▼▼▼

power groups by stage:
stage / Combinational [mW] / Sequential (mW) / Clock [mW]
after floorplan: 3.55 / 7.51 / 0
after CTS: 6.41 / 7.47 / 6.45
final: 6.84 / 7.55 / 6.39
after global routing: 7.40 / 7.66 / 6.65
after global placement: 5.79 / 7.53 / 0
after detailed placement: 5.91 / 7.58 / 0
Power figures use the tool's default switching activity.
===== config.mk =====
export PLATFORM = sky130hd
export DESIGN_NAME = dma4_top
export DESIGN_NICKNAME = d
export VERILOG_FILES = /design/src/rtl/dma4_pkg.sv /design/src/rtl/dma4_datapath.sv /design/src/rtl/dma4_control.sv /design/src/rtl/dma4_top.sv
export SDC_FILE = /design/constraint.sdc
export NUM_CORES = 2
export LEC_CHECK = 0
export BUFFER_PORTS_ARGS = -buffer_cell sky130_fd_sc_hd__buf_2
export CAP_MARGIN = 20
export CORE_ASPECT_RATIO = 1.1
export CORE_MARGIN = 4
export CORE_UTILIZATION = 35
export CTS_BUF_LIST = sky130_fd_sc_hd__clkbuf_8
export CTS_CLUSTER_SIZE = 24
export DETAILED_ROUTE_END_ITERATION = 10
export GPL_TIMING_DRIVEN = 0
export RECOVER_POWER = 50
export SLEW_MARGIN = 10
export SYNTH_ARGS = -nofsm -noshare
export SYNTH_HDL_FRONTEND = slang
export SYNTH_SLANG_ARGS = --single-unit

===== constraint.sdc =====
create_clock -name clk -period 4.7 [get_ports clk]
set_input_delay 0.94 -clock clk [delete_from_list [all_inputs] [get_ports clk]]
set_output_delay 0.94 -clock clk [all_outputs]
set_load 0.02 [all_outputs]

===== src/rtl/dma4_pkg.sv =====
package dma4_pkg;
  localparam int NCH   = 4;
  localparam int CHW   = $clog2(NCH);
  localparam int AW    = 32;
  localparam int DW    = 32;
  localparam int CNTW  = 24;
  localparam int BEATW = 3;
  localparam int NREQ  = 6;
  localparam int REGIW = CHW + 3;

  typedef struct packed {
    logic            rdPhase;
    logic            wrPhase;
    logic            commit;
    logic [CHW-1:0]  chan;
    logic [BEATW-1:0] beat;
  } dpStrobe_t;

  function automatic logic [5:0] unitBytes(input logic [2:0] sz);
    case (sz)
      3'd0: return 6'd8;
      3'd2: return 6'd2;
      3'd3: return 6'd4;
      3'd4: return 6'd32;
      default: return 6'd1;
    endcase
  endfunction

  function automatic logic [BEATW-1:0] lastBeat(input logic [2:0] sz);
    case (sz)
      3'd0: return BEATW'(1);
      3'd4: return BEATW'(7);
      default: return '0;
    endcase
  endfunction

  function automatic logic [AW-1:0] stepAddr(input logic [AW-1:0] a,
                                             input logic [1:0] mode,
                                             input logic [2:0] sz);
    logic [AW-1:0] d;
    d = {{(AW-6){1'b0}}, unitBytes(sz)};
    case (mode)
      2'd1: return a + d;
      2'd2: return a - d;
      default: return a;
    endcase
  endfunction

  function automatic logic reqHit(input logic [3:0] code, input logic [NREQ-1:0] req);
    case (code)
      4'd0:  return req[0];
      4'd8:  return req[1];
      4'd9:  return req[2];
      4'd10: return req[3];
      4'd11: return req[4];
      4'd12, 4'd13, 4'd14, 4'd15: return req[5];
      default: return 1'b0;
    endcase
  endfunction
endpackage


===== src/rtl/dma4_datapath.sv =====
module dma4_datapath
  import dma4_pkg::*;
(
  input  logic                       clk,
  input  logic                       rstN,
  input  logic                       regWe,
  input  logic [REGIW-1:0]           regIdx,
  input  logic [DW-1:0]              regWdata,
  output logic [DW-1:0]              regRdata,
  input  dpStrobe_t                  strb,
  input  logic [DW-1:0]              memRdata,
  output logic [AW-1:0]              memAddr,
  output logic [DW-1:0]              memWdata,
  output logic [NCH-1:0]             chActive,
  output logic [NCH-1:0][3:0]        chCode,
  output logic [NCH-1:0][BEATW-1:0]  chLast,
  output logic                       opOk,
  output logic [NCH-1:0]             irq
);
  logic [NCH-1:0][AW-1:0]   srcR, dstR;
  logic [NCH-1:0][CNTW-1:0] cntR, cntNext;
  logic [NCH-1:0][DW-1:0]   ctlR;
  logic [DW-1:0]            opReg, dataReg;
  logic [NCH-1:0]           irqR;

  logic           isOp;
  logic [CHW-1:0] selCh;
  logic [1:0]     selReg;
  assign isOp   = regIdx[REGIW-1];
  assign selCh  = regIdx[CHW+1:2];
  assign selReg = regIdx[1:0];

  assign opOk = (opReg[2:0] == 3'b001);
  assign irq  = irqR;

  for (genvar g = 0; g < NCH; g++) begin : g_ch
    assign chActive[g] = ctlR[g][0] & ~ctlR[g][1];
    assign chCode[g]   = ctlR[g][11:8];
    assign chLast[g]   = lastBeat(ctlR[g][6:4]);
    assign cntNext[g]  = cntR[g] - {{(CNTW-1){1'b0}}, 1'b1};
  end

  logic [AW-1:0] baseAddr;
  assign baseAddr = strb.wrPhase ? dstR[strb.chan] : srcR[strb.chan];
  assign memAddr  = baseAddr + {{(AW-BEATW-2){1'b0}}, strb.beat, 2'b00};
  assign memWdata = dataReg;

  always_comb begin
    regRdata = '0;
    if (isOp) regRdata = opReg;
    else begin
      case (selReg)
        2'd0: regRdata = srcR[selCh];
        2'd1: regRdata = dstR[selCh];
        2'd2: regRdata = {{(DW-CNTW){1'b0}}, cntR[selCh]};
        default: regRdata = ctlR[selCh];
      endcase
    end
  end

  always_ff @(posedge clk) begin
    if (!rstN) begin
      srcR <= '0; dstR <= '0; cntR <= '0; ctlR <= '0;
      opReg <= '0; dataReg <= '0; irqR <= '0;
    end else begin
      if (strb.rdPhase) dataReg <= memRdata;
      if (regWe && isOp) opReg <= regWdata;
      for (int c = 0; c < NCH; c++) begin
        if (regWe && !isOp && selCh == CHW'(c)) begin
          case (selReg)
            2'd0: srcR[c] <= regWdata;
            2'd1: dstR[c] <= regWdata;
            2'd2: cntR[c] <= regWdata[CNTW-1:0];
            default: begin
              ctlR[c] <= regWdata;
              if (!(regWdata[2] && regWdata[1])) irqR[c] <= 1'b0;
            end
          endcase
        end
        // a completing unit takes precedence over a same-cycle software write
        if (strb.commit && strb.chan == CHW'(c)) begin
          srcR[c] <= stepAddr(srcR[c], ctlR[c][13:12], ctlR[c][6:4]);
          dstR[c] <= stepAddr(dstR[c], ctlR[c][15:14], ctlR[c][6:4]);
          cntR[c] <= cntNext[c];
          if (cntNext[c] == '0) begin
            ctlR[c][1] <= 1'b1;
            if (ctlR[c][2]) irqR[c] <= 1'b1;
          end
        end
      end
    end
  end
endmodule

▲▲▲

Whenever a line of the material above contains the string "wrPhase", copy that line out.

* [Task response]:
    logic            wrPhase;
  assign baseAddr = strb.wrPhase ? dstR[strb.chan] : srcR[strb.chan];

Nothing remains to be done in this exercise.